While in the water, our boat is kept at a dock in our community, so there's no boat yard or additional facilities other than our slip. Our boat sits stern-in at the slip. We live in the community, so our home isn't very far. There are no dinghy racks at our dock. There is a boat ramp, but it's across the creek a ways. There is a floating dinghy dock at our dock, but it's not really intended to have boats "kept" there. Though I haven't asked the dockmaster if we can do this, since it would mean the boat is in the water 100% of the time.

We sail on weekends, and usually for a "cruise" every summer for a couple weeks.

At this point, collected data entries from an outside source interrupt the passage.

==> config.mk <==
export PLATFORM = sky130hd
export DESIGN_NAME = gate_bist_flat
export DESIGN_NICKNAME = d
export VERILOG_FILES = /design/src/rtl/gate_bist_if.sv /design/src/rtl/gate_bist.sv /design/src/flat_wrapper.sv
export SDC_FILE = /design/constraint.sdc
export NUM_CORES = 1
export LEC_CHECK = 0
export CORE_UTILIZATION = 59
export CTS_BUF_LIST = sky130_fd_sc_hd__clkbuf_8
export DETAILED_ROUTE_END_ITERATION = 10
export PLACE_DENSITY = 0.93
export SLEW_MARGIN = 40
export SYNTH_ARGS = -nofsm -noshare
export SYNTH_HDL_FRONTEND = slang
export SYNTH_SLANG_ARGS = --single-unit
==> constraint.sdc <==
create_clock -name clk -period 3.4 [get_ports clk]
set_clock_uncertainty 0.05 [all_clocks]
set_input_delay 0.34 -clock clk [delete_from_list [all_inputs] [get_ports clk]]
set_output_delay 0.34 -clock clk [all_outputs]
set_load 0.03 [all_outputs]
==> src/rtl/gate_bist_if.sv <==
// Stimulus/response bundle between the gate BIST sequencer and its driver.
// The master side owns start/func and plays the gate under test (dut_y).
interface gate_bist_if;
    logic       start;
    logic [2:0] func;
    logic       dut_a;
    logic       dut_b;
    logic       dut_y;
    logic       busy;
    logic       done;
    logic       pass;
    logic [3:0] fail_mask;
    logic [2:0] err_count;

    modport master (
        output start, func, dut_y,
        input  dut_a, dut_b, busy, done,
        input  pass, fail_mask, err_count
    );

    modport slave (
        input  start, func, dut_y,
        output dut_a, dut_b, busy, done,
        output pass, fail_mask, err_count
    );
endinterface

==> src/rtl/gate_bist.sv <==
// Exhaustive 2-input gate checker: sweeps {a,b}=00..11, samples dut_y
// after SETTLE_CYCLES and compares it with a selectable truth table.
module gate_bist #(
    parameter int unsigned SETTLE_CYCLES = 2
) (
    input  logic        clk,
    input  logic        rst,
    gate_bist_if.slave  bus
);
    typedef enum logic {IDLE, RUN} state_t;

    localparam logic [3:0] SETTLE = 4'(SETTLE_CYCLES);

    state_t     state;
    logic [3:0] cnt;
    logic [1:0] idx;
    logic [2:0] fn;
    logic       exp_y;
    logic       miss;

    function automatic logic ref_y(
        input logic [2:0] f,
        input logic       a,
        input logic       b
    );
        case (f)
            3'b000:  ref_y = a & b;
            3'b001:  ref_y = a | b;
            3'b010:  ref_y = a ^ b;
            3'b011:  ref_y = ~(a & b);
            3'b100:  ref_y = ~(a | b);
            3'b101:  ref_y = ~(a ^ b);
            3'b110:  ref_y = a;
            default: ref_y = ~a;
        endcase
    endfunction

    // Case inequality so an undriven or X output counts as a mismatch.
    always_comb begin
        exp_y = ref_y(fn, bus.dut_a, bus.dut_b);
        miss  = (bus.dut_y !== exp_y);
    end

    always_ff @(posedge clk or posedge rst) begin
        if (rst) begin
            state         <= IDLE;
            cnt           <= '0;
            idx           <= '0;
            fn            <= '0;
            bus.dut_a     <= 1'b0;
            bus.dut_b     <= 1'b0;
            bus.busy      <= 1'b0;
            bus.done      <= 1'b0;
            bus.pass      <= 1'b0;
            bus.fail_mask <= '0;
            bus.err_count <= '0;
        end else begin
            bus.done <= 1'b0;
            unique case (state)
                IDLE: begin
                    if (bus.start) begin
                        state         <= RUN;
                        fn            <= bus.func;
                        cnt           <= SETTLE;
                        idx           <= '0;
                        bus.dut_a     <= 1'b0;
                        bus.dut_b     <= 1'b0;
                        bus.busy      <= 1'b1;
                        bus.pass      <= 1'b0;
                        bus.fail_mask <= '0;
                        bus.err_count <= '0;
                    end
                end
                RUN: begin
                    if (cnt > 4'd1) begin
                        cnt <= cnt - 4'd1;
                    end else begin
                        if (miss) begin
                            bus.fail_mask[idx] <= 1'b1;
                            bus.err_count      <= bus.err_count + 3'd1;
                        end
                        if (idx != 2'd3) begin
                            idx                    <= idx + 2'd1;
                            {bus.dut_a, bus.dut_b} <= idx + 2'd1;
                            cnt                    <= SETTLE;
                        end else begin
                            // Vector 11 stays applied after the run ends.
                            state    <= IDLE;
                            bus.busy <= 1'b0;
                            bus.done <= 1'b1;
                            bus.pass <= (bus.err_count == 3'd0) && !miss;
                        end
                    end
                end
            endcase
        end
    end
endmodule

==> src/flat_wrapper.sv <==
// flat-port wrapper written by rule: the top's interface ports become plain ports
module gate_bist_flat 
#(
    parameter int unsigned SETTLE_CYCLES = 2
)
  (clk, rst, bus_start, bus_func, bus_dut_y, bus_dut_a, bus_dut_b, bus_busy, bus_done, bus_pass, bus_fail_mask, bus_err_count);
  gate_bist_if bus_i ();
  input  logic clk;
  input  logic rst;
  input wire logic [$bits(bus_i.start)-1:0] bus_start;
  input wire logic [$bits(bus_i.func)-1:0] bus_func;
  input wire logic [$bits(bus_i.dut_y)-1:0] bus_dut_y;
  output wire logic [$bits(bus_i.dut_a)-1:0] bus_dut_a;
  output wire logic [$bits(bus_i.dut_b)-1:0] bus_dut_b;
  output wire logic [$bits(bus_i.busy)-1:0] bus_busy;
  output wire logic [$bits(bus_i.done)-1:0] bus_done;
  output wire logic [$bits(bus_i.pass)-1:0] bus_pass;
  output wire logic [$bits(bus_i.fail_mask)-1:0] bus_fail_mask;
  output wire logic [$bits(bus_i.err_count)-1:0] bus_err_count;
  assign bus_i.start = bus_start;
  assign bus_i.func = bus_func;
  assign bus_i.dut_y = bus_dut_y;
  assign bus_dut_a = bus_i.dut_a;
  assign bus_dut_b = bus_i.dut_b;
  assign bus_busy = bus_i.busy;
  assign bus_done = bus_i.done;
  assign bus_pass = bus_i.pass;
  assign bus_fail_mask = bus_i.fail_mask;
  assign bus_err_count = bus_i.err_count;
  gate_bist #(.SETTLE_CYCLES(SETTLE_CYCLES)) u_core (.clk(clk), .rst(rst), .bus(bus_i));
endmodule
==> results of run 1 <==
[layer usage]
layer	wire length (um)	track usage [%]	up-vias
met4	65	16.47	0
met1	1017	30.67	456
met5	0	0	-
li1	-	-	461
met3	152	5.098	7
met2	1129	40.83	37
File: src/rtl/sram_arb_pkg.sv
// rtl/sram_arb_pkg.sv - shared types and constants for the two-port SRAM arbiter
package sram_arb_pkg;

    localparam int AW_DEF     = 4;
    localparam int DW_DEF     = 4;
    localparam int SRAM_DEPTH = 16;
    localparam int ID_W       = 1;

    typedef enum logic [0:0] {
        ST_INIT = 1'b0,
        ST_RUN  = 1'b1
    } state_e;

endpackage

File: src/rtl/sram_arbiter_if.sv
// rtl/sram_arbiter_if.sv - requester-side command/response bundle for both clients
interface sram_arbiter_if #(
    parameter int AW = sram_arb_pkg::AW_DEF,
    parameter int DW = sram_arb_pkg::DW_DEF
);

    logic          req0;
    logic          wr0;
    logic [AW-1:0] addr0;
    logic [DW-1:0] wdata0;
    logic          gnt0;
    logic          rvalid0;
    logic [DW-1:0] rdata0;

    logic          req1;
    logic          wr1;
    logic [AW-1:0] addr1;
    logic [DW-1:0] wdata1;
    logic          gnt1;
    logic          rvalid1;
    logic [DW-1:0] rdata1;

    modport slave (
        input  req0, wr0, addr0, wdata0,
        input  req1, wr1, addr1, wdata1,
        output gnt0, rvalid0, rdata0,
        output gnt1, rvalid1, rdata1
    );

    modport master (
        output req0, wr0, addr0, wdata0,
        output req1, wr1, addr1, wdata1,
        input  gnt0, rvalid0, rdata0,
        input  gnt1, rvalid1, rdata1
    );

endinterface

File: src/rtl/sram_arbiter_rr_arb2.sv
// rtl/sram_arbiter_rr_arb2.sv - two-way round-robin grant logic (purely combinational)
module rr_arb2 (
    input  logic [1:0] req,
    input  logic       last,
    output logic [1:0] gnt
);

    // last names the requester granted most recently; a tie goes to the other one
    always_comb begin
        gnt = 2'b00;
        case (req)
            2'b01:   gnt = 2'b01;
            2'b10:   gnt = 2'b10;
            2'b11:   gnt = last ? 2'b01 : 2'b10;
            default: gnt = 2'b00;
        endcase
    end

endmodule

File: src/rtl/sram_arbiter.sv
// rtl/sram_arbiter.sv - post-reset clear, round-robin command issue and read return for SRAM4x16
module sram_arbiter
    import sram_arb_pkg::*;
#(
    parameter int READ_LAT = 1,
    parameter int DW       = DW_DEF,
    parameter int AW       = AW_DEF
) (
    input  logic          clk,
    input  logic          rst,
    sram_arbiter_if.slave bus,
    output logic          busy_init,
    output logic          sram_rst,
    output logic          sram_wr,
    output logic [AW-1:0] sram_addr,
    output logic [DW-1:0] sram_data,
    input  logic [DW-1:0] sram_out
);

    localparam int         DEPTH  = 1 + READ_LAT;
    localparam logic [0:0] S_INIT = ST_INIT;
    localparam logic [0:0] S_RUN  = ST_RUN;

    logic [0:0]      state_q, state_d;
    logic [AW-1:0]   cnt_q, cnt_d;
    logic            busy_init_q, busy_init_d;
    logic            sram_rst_q, sram_rst_d;
    logic            sram_wr_q, sram_wr_d;
    logic [AW-1:0]   sram_addr_q, sram_addr_d;
    logic [DW-1:0]   sram_data_q, sram_data_d;
    logic [ID_W-1:0] last_q, last_d;
    logic [DEPTH-1:0] pipe_rd_q, pipe_rd_d;
    logic [DEPTH-1:0] pipe_id_q, pipe_id_d;
    logic            rvalid0_q, rvalid0_d;
    logic            rvalid1_q, rvalid1_d;
    logic [DW-1:0]   rdata0_q, rdata0_d;
    logic [DW-1:0]   rdata1_q, rdata1_d;

    logic [1:0] arb_req;
    logic [1:0] arb_gnt;

    assign arb_req = (state_q == S_RUN) ? {bus.req1, bus.req0} : 2'b00;

    rr_arb2 u_rr_arb2 (
        .req  (arb_req),
        .last (last_q),
        .gnt  (arb_gnt)
    );

    always_comb begin
        state_d     = state_q;
        cnt_d       = cnt_q;
        busy_init_d = busy_init_q;
        sram_rst_d  = 1'b0;
        sram_wr_d   = 1'b0;
        sram_addr_d = sram_addr_q;
        sram_data_d = sram_data_q;
        last_d      = last_q;
        pipe_rd_d   = pipe_rd_q << 1;
        pipe_id_d   = pipe_id_q << 1;

        if (state_q == S_INIT) begin
            sram_wr_d   = 1'b1;
            sram_addr_d = cnt_q;
            sram_data_d = '0;
            cnt_d       = cnt_q + 1'b1;
            if (cnt_q == AW'(SRAM_DEPTH - 1)) begin
                state_d     = S_RUN;
                busy_init_d = 1'b0;
            end
        end else if (|arb_gnt) begin
            last_d       = arb_gnt[1];
            sram_wr_d    = arb_gnt[1] ? bus.wr1    : bus.wr0;
            sram_addr_d  = arb_gnt[1] ? bus.addr1  : bus.addr0;
            sram_data_d  = arb_gnt[1] ? bus.wdata1 : bus.wdata0;
            pipe_rd_d[0] = ~sram_wr_d;
            pipe_id_d[0] = arb_gnt[1];
        end

        // the oldest pipeline slot lines up with sram_out for the read it tracks
        rvalid0_d = pipe_rd_q[DEPTH-1] & ~pipe_id_q[DEPTH-1];
        rvalid1_d = pipe_rd_q[DEPTH-1] &  pipe_id_q[DEPTH-1];
        rdata0_d  = rvalid0_d ? sram_out : rdata0_q;
        rdata1_d  = rvalid1_d ? sram_out : rdata1_q;
    end

    always_ff @(posedge clk) begin
        if (!rst) begin
            state_q     <= S_INIT;
            cnt_q       <= '0;
            busy_init_q <= 1'b1;
            sram_rst_q  <= 1'b1;
            sram_wr_q   <= 1'b0;
            sram_addr_q <= '0;
            sram_data_q <= '0;
            last_q      <= 1'b1;
            pipe_rd_q   <= '0;
            pipe_id_q   <= '0;
            rvalid0_q   <= 1'b0;
            rvalid1_q   <= 1'b0;
            rdata0_q    <= '0;
            rdata1_q    <= '0;
        end else begin
            state_q     <= state_d;
            cnt_q       <= cnt_d;
            busy_init_q <= busy_init_d;
            sram_rst_q  <= sram_rst_d;
            sram_wr_q   <= sram_wr_d;
            sram_addr_q <= sram_addr_d;
            sram_data_q <= sram_data_d;
            last_q      <= last_d;
            pipe_rd_q   <= pipe_rd_d;
            pipe_id_q   <= pipe_id_d;
            rvalid0_q   <= rvalid0_d;
            rvalid1_q   <= rvalid1_d;
            rdata0_q    <= rdata0_d;
            rdata1_q    <= rdata1_d;
        end
    end

    assign bus.gnt0    = arb_gnt[0];
    assign bus.gnt1    = arb_gnt[1];
    assign bus.rvalid0 = rvalid0_q;
    assign bus.rvalid1 = rvalid1_q;
    assign bus.rdata0  = rdata0_q;
    assign bus.rdata1  = rdata1_q;

    assign busy_init = busy_init_q;
    assign sram_rst  = sram_rst_q;
    assign sram_wr   = sram_wr_q;
    assign sram_addr = sram_addr_q;
    assign sram_data = sram_data_q;

endmodule

File: src/flat_wrapper.sv
// flat-port wrapper written by rule: the top's interface ports become plain ports
module sram_arbiter_flat import sram_arb_pkg::*;
#(
    parameter int READ_LAT = 1,
    parameter int DW       = DW_DEF,
    parameter int AW       = AW_DEF
)
  (clk, rst, busy_init, sram_rst, sram_wr, sram_addr, sram_data, sram_out, bus_req0, bus_wr0, bus_addr0, bus_wdata0, bus_req1, bus_wr1, bus_addr1, bus_wdata1, bus_gnt0, bus_rvalid0, bus_rdata0, bus_gnt1, bus_rvalid1, bus_rdata1);
  sram_arbiter_if #(.AW(AW), .DW(DW)) bus_i ();
  input  logic clk;
  input  logic rst;
  output logic busy_init;
  output logic sram_rst;
  output logic sram_wr;
  output logic [AW-1:0] sram_addr;
  output logic [DW-1:0] sram_data;
  input  logic [DW-1:0] sram_out;
  input wire logic [$bits(bus_i.req0)-1:0] bus_req0;
  input wire logic [$bits(bus_i.wr0)-1:0] bus_wr0;
  input wire logic [$bits(bus_i.addr0)-1:0] bus_addr0;
  input wire logic [$bits(bus_i.wdata0)-1:0] bus_wdata0;
  input wire logic [$bits(bus_i.req1)-1:0] bus_req1;
  input wire logic [$bits(bus_i.wr1)-1:0] bus_wr1;
  input wire logic [$bits(bus_i.addr1)-1:0] bus_addr1;
  input wire logic [$bits(bus_i.wdata1)-1:0] bus_wdata1;
  output wire logic [$bits(bus_i.gnt0)-1:0] bus_gnt0;
  output wire logic [$bits(bus_i.rvalid0)-1:0] bus_rvalid0;
  output wire logic [$bits(bus_i.rdata0)-1:0] bus_rdata0;
  output wire logic [$bits(bus_i.gnt1)-1:0] bus_gnt1;
  output wire logic [$bits(bus_i.rvalid1)-1:0] bus_rvalid1;
  output wire logic [$bits(bus_i.rdata1)-1:0] bus_rdata1;
  assign bus_i.req0 = bus_req0;
  assign bus_i.wr0 = bus_wr0;
  assign bus_i.addr0 = bus_addr0;
  assign bus_i.wdata0 = bus_wdata0;
  assign bus_i.req1 = bus_req1;
  assign bus_i.wr1 = bus_wr1;
  assign bus_i.addr1 = bus_addr1;
  assign bus_i.wdata1 = bus_wdata1;
  assign bus_gnt0 = bus_i.gnt0;
  assign bus_rvalid0 = bus_i.rvalid0;
  assign bus_rdata0 = bus_i.rdata0;
  assign bus_gnt1 = bus_i.gnt1;
  assign bus_rvalid1 = bus_i.rvalid1;
  assign bus_rdata1 = bus_i.rdata1;
  sram_arbiter #(.READ_LAT(READ_LAT), .DW(DW), .AW(AW)) u_core (.clk(clk), .rst(rst), .bus(bus_i), .busy_init(busy_init), .sram_rst(sram_rst), .sram_wr(sram_wr), .sram_addr(sram_addr), .sram_data(sram_data), .sram_out(sram_out));
endmodule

On our weekend sails, dealing with the dinghy can be time-consuming during our departure and arrival.

Here's what currently happens:
We keep the dinghy on the foredeck upside down. When we get ready to leave the slip, we hoist the dinghy using the spinnaker halyard, and put it in the water at the bow. After we leave the slip, we move the dinghy towline to the stern and go.

When we come back at the end of the weekend, we take out all the gear from the dinghy, and hoist it back onto the foredeck.

While there's nothing inherently wrong with this system, it's pretty time-consuming, and the dinghy isn't light. We're trying to make an effort to make our departure and arrival procedures shorter, so we can enjoy more time on the water. It's a lot of work to do as we've been doing, and can often be a source of aggravation. That said, we do like having the dinghy with us, and often use it over the course of our weekends.

The Question:
Soooooo....we're looking for suggestions on how we could better manage the dinghy. Perhaps it's a difference in storage, or something we haven't thought of? I realize there are lighter, smaller dinghies out there, but for now, we'd like to make the most of the one we have. It's been a good dinghy and a new one is not in the budget.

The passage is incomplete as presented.